▼

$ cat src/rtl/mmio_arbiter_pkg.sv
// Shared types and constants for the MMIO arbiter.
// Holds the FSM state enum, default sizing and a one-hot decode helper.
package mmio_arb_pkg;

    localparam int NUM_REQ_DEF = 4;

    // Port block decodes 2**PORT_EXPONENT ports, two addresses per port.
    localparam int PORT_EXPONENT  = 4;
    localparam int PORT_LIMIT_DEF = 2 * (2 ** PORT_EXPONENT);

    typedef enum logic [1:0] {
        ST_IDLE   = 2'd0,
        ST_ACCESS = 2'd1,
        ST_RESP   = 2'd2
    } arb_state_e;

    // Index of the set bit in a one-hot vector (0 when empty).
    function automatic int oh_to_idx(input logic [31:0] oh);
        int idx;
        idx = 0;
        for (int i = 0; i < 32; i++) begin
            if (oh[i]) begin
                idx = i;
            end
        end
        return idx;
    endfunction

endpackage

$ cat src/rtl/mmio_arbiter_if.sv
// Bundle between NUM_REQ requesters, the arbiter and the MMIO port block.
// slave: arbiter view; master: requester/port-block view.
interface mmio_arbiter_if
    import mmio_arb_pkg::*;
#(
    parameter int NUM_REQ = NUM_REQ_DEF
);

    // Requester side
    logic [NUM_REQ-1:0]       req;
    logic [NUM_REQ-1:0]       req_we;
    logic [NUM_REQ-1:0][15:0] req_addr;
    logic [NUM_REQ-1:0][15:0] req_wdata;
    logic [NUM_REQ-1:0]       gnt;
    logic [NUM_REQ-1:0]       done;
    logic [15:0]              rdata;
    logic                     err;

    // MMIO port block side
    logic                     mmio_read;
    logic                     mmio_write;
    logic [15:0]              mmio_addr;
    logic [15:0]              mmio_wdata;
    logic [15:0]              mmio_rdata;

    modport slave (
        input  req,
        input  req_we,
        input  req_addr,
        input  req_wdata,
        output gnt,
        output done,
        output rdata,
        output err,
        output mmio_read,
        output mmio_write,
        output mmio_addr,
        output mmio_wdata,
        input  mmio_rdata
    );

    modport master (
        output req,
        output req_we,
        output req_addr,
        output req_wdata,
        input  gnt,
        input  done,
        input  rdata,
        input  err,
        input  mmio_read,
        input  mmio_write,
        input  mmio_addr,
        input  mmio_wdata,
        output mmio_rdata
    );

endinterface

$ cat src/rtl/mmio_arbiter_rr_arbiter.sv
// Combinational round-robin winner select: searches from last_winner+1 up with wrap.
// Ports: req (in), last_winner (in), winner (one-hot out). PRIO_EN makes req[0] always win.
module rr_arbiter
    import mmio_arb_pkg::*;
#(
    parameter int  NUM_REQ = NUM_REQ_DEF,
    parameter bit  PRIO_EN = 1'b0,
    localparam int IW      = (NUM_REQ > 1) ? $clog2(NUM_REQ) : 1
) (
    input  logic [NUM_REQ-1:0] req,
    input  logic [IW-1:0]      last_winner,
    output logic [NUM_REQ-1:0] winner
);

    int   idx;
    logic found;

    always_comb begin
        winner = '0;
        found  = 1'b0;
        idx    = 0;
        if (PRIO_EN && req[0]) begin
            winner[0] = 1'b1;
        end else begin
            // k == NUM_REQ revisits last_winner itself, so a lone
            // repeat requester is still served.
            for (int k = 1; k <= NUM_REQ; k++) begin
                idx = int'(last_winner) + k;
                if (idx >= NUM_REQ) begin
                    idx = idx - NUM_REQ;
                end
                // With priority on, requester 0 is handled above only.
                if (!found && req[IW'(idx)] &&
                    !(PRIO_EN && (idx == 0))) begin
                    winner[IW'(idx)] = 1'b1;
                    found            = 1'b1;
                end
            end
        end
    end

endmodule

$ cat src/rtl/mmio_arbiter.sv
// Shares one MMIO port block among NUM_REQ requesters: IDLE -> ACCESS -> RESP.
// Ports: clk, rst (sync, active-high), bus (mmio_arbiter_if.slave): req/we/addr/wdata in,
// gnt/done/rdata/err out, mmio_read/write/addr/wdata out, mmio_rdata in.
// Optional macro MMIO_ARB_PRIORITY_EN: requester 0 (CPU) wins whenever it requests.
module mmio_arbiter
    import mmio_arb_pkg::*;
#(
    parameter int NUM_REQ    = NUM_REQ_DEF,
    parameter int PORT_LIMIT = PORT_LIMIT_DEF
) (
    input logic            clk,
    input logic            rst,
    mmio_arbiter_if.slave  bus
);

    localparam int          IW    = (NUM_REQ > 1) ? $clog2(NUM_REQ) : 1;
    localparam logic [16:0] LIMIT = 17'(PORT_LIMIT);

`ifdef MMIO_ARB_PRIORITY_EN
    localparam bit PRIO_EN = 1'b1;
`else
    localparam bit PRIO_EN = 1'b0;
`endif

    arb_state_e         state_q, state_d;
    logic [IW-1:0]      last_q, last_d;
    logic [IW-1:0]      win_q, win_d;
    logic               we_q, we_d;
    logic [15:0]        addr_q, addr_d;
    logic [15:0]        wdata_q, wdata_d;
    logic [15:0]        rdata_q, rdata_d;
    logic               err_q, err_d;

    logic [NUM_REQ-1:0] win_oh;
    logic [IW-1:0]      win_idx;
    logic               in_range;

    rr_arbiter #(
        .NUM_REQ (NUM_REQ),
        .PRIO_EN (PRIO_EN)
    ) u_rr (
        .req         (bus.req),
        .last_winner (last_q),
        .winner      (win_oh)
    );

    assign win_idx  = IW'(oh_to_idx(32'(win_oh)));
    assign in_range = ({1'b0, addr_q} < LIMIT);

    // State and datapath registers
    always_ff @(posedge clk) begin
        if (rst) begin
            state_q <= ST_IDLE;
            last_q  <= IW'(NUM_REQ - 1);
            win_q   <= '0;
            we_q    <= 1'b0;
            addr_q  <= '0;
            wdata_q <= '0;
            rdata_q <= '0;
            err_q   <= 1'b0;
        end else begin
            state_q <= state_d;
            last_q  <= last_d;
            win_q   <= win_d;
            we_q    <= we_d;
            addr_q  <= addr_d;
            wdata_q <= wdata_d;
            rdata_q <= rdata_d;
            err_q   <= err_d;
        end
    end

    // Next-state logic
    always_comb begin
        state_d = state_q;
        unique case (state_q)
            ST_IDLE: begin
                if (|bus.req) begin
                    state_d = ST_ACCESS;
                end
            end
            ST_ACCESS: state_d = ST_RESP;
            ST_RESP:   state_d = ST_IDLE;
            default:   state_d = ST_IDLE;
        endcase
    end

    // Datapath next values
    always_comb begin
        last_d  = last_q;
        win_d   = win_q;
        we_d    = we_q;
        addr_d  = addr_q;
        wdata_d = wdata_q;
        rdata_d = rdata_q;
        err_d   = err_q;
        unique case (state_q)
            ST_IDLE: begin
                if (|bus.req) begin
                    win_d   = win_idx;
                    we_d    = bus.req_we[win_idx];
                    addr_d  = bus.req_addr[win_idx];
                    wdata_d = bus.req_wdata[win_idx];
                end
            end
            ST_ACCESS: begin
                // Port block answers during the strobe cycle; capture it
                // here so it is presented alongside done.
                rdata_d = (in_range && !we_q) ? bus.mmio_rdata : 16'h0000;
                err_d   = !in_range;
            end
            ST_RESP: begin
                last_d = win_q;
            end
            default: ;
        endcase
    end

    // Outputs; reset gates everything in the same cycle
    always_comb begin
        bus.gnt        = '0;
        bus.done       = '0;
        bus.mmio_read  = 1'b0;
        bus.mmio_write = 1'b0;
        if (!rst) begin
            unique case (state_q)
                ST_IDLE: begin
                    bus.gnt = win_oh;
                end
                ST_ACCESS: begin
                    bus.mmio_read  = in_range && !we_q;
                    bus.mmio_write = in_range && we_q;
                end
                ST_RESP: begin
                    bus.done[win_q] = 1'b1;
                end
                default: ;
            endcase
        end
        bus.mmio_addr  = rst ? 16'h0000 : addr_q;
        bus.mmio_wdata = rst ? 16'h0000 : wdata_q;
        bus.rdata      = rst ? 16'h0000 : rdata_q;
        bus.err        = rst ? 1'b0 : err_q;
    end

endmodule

▲
▼

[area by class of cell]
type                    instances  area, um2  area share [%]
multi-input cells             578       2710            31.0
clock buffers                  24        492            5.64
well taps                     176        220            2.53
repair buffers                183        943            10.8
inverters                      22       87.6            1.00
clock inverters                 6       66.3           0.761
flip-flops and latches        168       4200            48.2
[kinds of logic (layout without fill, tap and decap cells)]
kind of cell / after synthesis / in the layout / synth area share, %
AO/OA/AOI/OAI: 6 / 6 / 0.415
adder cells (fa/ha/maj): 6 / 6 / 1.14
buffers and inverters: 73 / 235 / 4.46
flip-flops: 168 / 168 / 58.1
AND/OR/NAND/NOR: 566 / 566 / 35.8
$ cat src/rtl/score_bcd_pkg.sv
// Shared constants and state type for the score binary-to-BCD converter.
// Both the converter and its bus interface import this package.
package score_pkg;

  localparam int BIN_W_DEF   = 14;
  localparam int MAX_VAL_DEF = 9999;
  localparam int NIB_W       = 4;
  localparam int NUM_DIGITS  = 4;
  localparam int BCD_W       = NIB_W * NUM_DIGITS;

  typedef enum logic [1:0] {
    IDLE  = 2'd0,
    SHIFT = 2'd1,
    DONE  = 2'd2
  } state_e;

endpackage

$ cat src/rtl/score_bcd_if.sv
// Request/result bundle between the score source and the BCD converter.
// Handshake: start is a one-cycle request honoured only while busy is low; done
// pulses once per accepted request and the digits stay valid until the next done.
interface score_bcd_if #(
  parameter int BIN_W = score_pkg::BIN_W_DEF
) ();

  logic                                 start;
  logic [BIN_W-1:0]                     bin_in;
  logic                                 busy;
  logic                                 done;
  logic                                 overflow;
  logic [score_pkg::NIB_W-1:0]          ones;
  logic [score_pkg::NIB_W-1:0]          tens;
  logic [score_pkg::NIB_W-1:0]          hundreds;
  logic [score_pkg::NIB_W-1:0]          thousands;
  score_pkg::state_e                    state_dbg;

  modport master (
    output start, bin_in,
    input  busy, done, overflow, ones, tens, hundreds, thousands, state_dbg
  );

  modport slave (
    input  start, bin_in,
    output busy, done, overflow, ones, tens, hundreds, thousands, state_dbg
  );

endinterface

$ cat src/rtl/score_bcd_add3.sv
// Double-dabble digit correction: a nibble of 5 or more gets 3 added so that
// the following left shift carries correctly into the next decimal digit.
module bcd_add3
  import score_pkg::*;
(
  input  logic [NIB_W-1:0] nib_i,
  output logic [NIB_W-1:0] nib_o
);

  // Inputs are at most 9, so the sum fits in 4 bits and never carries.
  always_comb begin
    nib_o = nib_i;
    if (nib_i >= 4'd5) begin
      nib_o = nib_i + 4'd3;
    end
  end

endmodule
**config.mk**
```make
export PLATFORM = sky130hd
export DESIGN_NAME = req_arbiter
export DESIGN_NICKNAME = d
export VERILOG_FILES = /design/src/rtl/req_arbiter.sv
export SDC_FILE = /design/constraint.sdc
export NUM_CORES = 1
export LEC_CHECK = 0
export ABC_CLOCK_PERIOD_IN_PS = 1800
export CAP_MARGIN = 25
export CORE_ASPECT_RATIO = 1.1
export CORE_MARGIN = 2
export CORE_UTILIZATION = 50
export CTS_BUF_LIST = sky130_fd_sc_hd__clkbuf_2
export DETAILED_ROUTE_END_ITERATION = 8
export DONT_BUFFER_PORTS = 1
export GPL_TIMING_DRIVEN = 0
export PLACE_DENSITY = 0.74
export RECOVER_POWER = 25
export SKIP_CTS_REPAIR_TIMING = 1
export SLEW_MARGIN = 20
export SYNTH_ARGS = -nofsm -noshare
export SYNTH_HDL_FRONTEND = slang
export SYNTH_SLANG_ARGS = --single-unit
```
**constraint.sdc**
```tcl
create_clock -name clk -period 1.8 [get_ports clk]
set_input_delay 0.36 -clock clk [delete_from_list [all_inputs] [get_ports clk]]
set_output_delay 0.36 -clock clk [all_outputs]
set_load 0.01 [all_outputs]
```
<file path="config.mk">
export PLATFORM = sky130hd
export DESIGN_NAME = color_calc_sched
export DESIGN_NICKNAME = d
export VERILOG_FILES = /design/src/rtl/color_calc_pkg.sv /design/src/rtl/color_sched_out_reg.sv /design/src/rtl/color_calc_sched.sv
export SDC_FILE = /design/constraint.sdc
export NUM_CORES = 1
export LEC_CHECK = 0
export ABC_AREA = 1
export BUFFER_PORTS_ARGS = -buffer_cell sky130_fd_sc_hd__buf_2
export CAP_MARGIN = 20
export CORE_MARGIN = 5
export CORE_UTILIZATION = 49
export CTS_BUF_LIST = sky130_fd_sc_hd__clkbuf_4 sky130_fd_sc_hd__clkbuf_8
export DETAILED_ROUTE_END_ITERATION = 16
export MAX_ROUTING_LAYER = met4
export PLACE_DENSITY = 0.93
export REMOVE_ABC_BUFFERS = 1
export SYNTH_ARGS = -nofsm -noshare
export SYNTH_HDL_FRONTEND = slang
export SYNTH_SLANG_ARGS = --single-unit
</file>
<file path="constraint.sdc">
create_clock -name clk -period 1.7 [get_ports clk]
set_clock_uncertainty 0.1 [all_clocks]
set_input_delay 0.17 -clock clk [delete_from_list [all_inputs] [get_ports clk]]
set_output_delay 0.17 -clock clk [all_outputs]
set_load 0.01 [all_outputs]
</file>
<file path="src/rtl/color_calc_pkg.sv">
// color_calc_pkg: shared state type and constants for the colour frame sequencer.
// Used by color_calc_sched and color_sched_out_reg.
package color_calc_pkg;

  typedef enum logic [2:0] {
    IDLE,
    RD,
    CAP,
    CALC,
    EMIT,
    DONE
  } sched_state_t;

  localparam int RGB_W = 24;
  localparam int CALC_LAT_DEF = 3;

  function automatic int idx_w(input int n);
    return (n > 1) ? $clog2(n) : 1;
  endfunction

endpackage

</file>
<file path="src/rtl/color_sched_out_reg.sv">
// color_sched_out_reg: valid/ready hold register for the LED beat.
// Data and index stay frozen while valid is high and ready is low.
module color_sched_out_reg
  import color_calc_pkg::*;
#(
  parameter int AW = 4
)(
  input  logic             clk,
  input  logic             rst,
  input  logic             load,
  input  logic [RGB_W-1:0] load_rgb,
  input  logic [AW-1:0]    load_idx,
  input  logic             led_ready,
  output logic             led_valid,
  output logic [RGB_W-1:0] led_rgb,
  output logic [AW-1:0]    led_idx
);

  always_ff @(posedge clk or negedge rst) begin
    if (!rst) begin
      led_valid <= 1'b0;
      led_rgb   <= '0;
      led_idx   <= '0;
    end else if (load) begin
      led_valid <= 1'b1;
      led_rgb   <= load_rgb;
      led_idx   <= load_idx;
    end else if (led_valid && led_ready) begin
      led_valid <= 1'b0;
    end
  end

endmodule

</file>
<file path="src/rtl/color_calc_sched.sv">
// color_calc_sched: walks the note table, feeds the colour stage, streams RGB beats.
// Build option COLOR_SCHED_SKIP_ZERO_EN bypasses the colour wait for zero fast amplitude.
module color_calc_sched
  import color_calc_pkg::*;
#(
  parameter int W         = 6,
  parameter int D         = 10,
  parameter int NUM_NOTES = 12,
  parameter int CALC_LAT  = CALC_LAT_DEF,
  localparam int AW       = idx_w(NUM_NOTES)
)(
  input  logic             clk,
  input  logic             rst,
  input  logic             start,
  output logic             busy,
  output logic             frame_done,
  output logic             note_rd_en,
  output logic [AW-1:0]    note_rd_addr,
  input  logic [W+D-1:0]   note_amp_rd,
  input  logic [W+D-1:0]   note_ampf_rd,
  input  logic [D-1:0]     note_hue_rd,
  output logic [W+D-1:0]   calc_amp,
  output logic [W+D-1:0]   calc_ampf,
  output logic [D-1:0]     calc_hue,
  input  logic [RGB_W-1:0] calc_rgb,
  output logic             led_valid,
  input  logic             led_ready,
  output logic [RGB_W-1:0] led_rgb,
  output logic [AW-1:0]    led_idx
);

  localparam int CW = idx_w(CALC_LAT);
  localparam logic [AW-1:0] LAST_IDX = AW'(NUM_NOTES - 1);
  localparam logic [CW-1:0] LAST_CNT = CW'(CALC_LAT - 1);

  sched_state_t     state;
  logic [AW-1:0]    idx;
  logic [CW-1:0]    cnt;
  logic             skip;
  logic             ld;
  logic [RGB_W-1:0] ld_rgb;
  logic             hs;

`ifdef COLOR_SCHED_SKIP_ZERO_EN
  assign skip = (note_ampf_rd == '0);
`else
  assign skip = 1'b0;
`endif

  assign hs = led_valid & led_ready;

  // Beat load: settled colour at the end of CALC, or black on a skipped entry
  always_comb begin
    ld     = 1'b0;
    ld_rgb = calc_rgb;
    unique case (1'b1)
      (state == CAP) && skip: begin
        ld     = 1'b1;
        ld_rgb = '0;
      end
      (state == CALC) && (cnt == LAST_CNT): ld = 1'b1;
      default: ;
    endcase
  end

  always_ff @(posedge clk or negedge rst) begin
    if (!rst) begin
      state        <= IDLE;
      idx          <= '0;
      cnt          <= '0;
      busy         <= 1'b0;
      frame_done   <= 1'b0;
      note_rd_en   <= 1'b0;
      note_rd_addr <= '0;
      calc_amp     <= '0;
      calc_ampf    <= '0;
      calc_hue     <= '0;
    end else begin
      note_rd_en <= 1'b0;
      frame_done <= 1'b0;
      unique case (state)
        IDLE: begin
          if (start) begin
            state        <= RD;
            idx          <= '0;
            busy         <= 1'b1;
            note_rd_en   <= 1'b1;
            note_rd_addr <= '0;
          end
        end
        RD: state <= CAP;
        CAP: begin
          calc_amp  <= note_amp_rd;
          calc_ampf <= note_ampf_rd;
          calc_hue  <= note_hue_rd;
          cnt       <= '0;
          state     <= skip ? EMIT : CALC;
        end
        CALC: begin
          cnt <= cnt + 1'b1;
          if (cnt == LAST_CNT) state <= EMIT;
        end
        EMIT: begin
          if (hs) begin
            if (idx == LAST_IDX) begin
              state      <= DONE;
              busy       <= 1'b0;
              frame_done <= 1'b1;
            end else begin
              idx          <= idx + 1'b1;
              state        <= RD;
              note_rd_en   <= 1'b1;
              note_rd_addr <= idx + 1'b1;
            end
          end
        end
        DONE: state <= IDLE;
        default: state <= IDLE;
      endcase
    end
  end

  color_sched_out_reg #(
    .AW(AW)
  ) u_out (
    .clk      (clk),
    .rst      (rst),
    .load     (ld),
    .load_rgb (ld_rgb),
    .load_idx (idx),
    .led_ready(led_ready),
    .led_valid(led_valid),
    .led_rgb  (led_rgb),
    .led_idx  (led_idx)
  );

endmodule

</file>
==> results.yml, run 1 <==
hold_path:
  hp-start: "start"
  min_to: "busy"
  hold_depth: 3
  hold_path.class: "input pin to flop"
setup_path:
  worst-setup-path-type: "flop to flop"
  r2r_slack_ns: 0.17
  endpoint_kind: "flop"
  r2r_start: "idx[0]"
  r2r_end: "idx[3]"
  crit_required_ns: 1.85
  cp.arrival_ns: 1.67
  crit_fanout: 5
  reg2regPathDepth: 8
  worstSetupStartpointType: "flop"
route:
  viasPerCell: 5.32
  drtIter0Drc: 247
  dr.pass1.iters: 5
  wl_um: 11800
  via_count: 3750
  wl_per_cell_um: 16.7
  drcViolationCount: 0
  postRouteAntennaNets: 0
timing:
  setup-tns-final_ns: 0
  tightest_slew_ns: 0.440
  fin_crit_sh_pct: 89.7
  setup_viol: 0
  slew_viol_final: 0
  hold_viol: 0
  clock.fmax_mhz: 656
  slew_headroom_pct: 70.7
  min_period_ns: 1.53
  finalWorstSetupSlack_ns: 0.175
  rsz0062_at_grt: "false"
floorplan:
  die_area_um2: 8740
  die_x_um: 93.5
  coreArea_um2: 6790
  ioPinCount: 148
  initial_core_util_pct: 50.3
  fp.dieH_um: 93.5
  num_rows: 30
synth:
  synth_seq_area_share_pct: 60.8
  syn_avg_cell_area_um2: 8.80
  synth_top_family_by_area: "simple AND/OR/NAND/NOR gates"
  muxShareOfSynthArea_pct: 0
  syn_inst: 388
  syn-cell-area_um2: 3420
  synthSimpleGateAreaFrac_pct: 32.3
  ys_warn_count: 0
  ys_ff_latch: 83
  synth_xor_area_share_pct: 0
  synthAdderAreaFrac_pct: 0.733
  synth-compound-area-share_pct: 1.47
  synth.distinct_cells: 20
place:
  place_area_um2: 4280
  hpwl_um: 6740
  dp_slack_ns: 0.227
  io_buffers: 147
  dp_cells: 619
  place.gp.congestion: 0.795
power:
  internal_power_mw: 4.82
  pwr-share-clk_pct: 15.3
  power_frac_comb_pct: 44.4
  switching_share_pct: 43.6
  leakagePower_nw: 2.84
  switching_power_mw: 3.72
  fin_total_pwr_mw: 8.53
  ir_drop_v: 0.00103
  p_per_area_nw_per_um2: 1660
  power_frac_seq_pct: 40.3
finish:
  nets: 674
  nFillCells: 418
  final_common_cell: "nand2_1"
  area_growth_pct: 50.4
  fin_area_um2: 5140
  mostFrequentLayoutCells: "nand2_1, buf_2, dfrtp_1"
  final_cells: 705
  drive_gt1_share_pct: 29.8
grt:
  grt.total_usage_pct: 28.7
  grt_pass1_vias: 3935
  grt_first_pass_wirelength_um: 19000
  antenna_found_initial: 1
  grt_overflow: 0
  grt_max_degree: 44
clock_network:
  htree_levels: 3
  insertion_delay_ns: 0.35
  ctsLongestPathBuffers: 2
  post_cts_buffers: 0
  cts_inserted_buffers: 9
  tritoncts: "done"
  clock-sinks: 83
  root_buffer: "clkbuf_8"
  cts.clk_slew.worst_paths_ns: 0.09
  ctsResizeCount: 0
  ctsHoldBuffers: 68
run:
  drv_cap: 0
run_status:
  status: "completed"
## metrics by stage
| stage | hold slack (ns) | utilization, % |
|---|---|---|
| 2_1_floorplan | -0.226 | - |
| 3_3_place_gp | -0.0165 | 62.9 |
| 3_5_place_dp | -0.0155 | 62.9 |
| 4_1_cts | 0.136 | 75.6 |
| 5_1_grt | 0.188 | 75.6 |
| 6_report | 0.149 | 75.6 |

▲

→ Task instructions: The lines needed are those in the data above that hold the string "typedef"; copy each of them.

→ Answer space:
    typedef enum logic [1:0] {
  typedef enum logic [1:0] {
  typedef enum logic [2:0] {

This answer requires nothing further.